Supplied data |
=== Section Start ===

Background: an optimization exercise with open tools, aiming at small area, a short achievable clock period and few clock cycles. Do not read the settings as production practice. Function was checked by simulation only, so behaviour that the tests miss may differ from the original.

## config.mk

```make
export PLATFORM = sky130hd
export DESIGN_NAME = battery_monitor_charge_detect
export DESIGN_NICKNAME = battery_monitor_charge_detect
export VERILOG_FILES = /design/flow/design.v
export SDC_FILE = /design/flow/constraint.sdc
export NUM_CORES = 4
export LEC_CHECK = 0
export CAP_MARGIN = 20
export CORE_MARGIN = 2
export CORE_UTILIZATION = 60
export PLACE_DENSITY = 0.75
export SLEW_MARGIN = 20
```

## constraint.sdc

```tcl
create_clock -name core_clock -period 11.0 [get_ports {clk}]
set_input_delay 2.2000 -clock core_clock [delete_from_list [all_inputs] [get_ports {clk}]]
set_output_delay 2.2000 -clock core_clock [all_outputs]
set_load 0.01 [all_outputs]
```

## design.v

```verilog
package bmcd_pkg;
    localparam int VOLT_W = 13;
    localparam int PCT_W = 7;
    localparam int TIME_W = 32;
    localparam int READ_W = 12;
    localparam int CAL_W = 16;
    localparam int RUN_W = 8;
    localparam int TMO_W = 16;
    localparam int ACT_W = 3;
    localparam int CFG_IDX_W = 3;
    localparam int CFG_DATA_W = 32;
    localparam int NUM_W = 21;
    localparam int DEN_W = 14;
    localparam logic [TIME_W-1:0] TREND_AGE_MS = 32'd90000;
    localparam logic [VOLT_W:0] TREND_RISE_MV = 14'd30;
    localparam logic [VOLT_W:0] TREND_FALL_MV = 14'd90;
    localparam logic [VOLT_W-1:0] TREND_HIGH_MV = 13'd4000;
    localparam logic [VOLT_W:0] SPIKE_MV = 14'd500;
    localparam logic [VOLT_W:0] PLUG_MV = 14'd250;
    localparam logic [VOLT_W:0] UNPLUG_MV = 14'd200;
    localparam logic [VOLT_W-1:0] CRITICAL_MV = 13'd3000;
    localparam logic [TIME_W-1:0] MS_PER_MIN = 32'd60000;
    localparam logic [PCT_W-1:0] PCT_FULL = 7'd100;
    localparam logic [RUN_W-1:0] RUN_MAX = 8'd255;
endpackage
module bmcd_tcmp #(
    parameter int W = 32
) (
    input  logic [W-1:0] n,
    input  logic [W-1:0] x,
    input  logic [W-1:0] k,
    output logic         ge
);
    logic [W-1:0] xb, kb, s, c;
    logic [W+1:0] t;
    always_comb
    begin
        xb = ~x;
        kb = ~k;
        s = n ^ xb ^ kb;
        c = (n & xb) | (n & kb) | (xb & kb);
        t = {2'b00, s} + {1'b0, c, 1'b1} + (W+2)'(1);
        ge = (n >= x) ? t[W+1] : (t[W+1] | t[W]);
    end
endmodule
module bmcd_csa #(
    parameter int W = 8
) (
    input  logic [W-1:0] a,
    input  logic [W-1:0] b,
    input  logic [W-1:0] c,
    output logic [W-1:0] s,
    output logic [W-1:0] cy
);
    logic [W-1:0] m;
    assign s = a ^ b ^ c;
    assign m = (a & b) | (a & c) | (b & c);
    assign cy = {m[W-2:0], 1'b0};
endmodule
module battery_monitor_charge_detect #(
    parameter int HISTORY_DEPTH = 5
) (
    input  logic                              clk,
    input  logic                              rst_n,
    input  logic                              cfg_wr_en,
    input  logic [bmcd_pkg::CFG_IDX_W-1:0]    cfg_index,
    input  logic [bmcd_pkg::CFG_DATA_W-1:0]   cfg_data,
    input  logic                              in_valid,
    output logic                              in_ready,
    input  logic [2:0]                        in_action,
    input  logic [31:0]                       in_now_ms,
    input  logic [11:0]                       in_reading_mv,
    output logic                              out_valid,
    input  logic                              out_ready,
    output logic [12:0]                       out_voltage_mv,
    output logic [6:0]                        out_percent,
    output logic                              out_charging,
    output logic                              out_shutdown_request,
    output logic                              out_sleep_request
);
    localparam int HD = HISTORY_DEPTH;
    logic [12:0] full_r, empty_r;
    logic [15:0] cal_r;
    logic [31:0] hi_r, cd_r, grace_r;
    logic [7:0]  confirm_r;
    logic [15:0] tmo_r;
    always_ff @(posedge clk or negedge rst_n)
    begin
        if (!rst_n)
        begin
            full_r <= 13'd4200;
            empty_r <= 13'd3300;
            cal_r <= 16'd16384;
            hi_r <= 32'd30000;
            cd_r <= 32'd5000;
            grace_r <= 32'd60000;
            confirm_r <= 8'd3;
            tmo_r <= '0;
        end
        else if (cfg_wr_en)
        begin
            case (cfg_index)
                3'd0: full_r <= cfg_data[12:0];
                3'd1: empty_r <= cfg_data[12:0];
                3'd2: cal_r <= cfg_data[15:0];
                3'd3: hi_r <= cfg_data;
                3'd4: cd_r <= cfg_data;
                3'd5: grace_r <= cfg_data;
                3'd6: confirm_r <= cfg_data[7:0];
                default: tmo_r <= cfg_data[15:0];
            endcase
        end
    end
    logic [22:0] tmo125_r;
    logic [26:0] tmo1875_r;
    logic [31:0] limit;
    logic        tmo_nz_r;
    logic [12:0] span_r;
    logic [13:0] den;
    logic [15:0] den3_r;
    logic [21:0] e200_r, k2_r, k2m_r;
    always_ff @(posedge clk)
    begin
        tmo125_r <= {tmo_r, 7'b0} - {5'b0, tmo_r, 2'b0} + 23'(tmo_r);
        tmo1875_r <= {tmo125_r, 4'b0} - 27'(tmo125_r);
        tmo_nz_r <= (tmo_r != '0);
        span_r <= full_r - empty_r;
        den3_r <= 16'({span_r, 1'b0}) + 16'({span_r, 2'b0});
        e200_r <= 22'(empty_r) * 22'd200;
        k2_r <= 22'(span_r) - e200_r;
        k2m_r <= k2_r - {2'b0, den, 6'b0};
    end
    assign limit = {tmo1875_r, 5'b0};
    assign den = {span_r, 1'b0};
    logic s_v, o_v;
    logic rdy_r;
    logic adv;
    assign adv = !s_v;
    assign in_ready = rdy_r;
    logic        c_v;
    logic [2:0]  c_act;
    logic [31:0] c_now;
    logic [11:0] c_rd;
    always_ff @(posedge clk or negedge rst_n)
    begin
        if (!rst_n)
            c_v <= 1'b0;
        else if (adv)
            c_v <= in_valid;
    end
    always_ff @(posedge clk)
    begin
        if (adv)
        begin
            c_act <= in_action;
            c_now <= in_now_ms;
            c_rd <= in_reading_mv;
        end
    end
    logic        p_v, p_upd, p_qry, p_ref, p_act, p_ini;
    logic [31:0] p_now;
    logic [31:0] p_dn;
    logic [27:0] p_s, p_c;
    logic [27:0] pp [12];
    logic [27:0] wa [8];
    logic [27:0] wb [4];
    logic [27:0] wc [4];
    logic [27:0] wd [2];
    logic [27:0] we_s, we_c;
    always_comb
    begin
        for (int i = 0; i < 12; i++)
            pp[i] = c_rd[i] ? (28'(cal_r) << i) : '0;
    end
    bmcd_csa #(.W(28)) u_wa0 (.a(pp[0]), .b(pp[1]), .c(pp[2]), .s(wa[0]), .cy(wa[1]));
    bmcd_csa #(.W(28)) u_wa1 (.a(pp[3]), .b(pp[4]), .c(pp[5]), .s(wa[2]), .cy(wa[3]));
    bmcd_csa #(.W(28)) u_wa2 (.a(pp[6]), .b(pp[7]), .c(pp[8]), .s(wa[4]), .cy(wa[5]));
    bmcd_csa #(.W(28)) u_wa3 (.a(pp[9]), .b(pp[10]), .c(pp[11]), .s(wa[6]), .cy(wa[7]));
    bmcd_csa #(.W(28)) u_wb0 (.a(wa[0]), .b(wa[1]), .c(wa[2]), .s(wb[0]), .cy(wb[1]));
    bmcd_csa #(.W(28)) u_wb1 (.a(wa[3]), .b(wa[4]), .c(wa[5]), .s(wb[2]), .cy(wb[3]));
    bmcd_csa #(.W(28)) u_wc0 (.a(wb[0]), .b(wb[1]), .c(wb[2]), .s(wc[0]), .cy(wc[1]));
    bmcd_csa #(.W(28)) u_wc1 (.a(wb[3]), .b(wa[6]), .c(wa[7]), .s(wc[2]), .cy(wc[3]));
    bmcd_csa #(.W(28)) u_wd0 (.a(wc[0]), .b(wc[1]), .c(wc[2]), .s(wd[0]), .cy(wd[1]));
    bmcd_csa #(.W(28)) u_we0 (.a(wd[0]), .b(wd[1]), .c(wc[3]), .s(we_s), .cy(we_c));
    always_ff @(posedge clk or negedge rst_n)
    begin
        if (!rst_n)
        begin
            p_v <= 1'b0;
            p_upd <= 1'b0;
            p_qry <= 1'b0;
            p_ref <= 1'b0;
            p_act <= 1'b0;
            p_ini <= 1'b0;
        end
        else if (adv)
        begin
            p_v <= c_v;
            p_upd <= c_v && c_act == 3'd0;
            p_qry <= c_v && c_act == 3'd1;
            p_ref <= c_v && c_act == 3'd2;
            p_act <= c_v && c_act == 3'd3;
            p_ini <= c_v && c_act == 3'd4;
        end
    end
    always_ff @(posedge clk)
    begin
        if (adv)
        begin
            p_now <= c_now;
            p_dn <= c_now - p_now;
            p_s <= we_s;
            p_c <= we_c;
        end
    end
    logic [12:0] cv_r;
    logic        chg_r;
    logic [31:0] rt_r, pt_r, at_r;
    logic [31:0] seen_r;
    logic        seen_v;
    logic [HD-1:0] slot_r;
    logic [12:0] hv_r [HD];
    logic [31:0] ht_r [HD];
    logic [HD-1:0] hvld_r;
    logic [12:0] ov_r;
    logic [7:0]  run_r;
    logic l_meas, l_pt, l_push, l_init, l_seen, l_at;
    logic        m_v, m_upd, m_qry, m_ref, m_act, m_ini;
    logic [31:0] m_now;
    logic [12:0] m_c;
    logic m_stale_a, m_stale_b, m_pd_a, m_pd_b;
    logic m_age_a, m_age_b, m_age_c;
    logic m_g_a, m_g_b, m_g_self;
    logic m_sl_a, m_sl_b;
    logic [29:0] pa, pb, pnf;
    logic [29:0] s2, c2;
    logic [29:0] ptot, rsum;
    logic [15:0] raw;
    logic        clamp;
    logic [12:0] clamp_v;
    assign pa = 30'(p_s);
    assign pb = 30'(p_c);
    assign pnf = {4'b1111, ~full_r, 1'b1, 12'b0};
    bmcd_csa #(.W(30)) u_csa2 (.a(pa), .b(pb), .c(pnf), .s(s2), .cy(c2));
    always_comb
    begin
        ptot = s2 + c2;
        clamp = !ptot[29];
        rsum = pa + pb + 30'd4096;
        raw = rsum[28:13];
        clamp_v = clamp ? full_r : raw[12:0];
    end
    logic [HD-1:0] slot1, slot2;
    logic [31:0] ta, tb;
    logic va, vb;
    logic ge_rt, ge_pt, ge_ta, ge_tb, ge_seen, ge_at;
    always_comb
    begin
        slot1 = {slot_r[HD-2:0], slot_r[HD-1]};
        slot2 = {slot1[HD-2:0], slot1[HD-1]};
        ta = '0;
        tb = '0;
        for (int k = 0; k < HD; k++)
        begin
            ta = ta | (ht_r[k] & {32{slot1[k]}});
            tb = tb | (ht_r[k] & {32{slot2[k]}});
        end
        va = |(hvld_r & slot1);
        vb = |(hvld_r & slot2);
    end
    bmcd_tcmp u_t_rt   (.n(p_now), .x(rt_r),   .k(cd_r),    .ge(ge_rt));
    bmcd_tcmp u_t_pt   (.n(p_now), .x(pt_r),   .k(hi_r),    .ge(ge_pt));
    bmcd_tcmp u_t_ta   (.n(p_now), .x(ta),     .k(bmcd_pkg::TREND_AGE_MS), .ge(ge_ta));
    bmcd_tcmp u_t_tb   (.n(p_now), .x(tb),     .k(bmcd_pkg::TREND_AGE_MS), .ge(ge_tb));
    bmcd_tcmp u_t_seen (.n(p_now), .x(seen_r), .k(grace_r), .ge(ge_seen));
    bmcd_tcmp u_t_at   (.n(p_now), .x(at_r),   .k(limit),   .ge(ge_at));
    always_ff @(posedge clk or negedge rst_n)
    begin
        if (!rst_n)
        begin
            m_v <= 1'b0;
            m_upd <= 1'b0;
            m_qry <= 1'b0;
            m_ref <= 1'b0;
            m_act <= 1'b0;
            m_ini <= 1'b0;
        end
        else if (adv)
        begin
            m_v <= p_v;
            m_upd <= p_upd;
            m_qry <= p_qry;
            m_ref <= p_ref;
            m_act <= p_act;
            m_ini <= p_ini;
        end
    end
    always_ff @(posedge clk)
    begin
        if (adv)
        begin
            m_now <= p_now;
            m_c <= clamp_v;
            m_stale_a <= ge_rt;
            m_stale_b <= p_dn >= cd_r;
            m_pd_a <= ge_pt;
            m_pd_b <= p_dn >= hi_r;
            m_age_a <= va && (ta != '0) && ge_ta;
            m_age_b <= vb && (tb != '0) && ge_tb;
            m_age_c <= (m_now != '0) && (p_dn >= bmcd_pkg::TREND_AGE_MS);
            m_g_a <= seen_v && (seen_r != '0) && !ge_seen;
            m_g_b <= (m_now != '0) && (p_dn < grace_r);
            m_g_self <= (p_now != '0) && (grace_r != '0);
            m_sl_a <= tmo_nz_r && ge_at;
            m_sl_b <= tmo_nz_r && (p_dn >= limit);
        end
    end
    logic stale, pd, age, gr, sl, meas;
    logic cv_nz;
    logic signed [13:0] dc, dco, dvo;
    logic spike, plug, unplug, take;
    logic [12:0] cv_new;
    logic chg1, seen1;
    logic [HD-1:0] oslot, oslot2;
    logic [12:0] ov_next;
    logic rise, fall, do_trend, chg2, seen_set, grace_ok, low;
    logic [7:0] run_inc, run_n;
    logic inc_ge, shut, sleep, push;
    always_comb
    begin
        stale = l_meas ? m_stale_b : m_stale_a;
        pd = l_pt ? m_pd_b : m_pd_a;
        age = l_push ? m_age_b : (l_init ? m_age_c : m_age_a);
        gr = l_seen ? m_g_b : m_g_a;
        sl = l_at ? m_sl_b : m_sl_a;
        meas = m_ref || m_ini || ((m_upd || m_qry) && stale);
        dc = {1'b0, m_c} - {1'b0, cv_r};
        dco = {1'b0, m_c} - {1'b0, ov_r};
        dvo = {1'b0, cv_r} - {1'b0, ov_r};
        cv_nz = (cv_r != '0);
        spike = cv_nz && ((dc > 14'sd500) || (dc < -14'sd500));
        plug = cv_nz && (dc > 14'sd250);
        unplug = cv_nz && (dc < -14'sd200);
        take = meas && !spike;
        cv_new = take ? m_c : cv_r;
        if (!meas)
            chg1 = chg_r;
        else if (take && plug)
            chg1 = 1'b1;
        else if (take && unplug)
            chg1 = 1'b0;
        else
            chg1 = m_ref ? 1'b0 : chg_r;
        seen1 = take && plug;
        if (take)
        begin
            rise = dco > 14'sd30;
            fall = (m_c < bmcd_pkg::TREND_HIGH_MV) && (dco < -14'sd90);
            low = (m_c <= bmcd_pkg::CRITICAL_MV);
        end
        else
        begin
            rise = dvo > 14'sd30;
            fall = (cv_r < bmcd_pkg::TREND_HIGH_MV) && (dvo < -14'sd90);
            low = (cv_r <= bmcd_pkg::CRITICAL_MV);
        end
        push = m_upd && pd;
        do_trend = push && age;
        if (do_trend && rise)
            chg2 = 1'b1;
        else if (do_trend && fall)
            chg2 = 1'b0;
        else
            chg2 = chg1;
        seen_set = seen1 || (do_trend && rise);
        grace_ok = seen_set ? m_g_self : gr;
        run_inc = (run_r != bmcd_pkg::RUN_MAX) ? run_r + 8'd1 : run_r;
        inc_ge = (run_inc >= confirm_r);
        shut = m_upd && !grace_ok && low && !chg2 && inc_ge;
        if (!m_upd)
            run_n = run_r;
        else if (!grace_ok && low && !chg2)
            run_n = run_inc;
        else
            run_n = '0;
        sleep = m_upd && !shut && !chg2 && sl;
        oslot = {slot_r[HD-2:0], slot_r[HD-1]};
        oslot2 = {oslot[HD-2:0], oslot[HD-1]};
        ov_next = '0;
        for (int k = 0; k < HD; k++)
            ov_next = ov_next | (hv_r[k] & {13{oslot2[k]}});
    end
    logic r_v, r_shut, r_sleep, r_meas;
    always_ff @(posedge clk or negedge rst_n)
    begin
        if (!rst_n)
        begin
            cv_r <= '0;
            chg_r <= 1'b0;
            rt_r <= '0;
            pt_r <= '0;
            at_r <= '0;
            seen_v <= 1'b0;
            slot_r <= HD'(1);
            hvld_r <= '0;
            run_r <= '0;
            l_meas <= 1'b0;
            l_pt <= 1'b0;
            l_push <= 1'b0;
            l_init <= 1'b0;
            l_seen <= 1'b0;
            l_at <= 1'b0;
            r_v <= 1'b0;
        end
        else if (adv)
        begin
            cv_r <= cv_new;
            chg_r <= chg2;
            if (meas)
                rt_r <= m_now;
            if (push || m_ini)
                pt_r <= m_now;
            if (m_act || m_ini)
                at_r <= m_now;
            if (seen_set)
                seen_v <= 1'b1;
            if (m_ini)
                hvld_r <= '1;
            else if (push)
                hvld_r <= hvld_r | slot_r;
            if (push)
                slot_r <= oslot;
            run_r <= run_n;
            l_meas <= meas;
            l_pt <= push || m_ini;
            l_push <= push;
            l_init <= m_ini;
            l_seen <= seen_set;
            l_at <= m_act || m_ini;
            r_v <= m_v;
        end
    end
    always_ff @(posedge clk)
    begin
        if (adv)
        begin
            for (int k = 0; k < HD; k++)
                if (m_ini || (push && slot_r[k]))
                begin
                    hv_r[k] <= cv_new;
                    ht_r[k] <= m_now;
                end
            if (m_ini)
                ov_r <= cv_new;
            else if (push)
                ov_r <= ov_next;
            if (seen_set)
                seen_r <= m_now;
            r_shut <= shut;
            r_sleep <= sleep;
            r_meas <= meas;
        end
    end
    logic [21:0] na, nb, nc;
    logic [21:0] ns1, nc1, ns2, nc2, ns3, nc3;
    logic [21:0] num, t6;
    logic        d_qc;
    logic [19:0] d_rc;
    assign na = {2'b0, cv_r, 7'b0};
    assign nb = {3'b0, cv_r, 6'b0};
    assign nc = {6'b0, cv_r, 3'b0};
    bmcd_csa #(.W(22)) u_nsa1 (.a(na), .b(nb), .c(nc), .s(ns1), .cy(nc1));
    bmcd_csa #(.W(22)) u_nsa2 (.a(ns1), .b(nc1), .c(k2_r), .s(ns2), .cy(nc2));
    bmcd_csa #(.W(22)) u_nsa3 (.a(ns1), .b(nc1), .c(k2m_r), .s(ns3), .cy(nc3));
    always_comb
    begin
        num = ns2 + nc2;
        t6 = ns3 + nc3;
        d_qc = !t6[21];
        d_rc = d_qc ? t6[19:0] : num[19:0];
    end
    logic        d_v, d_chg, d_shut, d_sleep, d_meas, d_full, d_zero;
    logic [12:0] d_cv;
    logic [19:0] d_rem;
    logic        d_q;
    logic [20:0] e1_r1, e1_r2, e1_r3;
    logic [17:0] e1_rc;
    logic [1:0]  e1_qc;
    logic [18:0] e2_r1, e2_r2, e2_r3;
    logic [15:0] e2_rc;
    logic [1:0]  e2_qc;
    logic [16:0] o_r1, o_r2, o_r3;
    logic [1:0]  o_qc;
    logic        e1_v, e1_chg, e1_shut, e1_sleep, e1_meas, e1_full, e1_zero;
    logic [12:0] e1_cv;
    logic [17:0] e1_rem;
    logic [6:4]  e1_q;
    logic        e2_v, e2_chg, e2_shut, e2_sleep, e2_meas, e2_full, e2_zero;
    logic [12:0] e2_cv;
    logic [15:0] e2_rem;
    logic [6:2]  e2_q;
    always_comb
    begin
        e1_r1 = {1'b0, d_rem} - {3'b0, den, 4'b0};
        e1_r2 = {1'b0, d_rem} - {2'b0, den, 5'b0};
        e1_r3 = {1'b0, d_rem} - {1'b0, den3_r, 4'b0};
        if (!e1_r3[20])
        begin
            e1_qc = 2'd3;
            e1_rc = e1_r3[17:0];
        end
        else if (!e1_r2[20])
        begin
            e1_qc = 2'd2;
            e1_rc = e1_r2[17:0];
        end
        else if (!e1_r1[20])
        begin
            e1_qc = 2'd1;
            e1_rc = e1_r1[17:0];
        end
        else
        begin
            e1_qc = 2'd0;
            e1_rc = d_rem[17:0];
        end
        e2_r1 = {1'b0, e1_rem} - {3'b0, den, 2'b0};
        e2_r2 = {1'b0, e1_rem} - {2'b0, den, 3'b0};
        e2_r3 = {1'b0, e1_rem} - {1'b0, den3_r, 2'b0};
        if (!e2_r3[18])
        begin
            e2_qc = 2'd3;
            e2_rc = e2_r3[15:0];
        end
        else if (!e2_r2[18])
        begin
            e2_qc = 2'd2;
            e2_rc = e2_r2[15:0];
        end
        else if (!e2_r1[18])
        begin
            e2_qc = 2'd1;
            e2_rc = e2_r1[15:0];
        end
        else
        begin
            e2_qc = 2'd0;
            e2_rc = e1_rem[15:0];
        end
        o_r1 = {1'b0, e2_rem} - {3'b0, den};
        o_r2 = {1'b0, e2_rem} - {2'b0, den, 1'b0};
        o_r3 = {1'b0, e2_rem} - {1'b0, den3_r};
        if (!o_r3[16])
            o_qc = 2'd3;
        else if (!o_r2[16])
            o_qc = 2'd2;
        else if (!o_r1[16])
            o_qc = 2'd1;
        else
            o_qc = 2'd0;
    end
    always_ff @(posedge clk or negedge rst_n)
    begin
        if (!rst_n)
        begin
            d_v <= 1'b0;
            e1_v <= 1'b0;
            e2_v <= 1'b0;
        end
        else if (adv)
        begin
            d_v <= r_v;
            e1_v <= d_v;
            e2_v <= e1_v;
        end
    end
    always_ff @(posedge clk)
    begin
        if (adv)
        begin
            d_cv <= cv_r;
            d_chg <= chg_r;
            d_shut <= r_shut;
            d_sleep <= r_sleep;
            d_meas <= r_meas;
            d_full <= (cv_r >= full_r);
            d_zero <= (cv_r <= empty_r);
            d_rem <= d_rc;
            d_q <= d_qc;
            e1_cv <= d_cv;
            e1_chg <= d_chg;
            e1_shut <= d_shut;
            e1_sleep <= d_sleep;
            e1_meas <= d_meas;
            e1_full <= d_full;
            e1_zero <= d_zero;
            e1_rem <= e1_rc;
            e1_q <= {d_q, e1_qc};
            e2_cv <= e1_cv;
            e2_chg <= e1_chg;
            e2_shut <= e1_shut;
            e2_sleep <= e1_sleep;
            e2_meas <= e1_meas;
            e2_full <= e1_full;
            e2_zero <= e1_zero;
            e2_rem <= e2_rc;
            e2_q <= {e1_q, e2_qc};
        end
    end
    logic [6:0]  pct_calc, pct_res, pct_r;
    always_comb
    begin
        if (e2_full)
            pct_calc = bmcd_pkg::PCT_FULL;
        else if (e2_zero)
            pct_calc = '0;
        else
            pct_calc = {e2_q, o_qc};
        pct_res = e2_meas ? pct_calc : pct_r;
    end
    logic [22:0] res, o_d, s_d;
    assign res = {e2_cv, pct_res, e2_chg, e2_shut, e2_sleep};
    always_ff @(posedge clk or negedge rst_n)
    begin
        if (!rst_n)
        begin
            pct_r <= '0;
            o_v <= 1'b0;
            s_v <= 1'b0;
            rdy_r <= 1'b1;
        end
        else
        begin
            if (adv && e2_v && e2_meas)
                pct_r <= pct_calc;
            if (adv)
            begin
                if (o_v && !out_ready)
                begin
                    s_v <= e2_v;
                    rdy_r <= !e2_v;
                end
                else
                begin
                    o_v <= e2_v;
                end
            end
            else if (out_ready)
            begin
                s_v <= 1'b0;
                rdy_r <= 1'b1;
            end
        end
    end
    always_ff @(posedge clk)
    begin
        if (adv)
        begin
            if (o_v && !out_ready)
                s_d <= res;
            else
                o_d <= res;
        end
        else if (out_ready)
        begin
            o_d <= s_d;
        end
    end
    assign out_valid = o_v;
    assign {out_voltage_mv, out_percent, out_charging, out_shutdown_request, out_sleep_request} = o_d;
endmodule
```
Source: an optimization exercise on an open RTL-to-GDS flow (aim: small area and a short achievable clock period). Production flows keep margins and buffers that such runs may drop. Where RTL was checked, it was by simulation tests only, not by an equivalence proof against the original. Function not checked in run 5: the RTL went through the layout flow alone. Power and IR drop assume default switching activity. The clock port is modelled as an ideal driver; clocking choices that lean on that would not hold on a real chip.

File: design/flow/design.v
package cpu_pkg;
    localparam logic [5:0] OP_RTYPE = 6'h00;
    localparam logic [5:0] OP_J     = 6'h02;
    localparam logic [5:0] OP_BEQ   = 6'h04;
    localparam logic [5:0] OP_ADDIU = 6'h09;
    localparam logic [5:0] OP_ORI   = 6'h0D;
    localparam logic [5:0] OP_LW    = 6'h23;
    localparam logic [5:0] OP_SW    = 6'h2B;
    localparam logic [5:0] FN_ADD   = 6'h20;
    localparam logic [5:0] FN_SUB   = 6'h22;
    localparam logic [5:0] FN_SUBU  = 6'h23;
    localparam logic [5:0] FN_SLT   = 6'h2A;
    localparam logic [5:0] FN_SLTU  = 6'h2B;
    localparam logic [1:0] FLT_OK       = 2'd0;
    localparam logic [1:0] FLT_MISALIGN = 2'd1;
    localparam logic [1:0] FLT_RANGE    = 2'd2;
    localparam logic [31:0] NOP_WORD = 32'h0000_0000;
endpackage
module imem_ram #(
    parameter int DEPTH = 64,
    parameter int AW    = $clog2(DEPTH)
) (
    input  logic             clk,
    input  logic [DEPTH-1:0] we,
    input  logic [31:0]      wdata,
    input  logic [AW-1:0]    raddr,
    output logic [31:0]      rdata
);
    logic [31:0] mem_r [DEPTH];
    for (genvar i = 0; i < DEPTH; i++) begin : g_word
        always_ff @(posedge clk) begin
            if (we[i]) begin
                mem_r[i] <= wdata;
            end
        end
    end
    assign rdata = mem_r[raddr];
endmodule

=== Section End ===

What you should do |
Say, as a single number, how many lines of the records hold the word "exercise".

Answer area |
2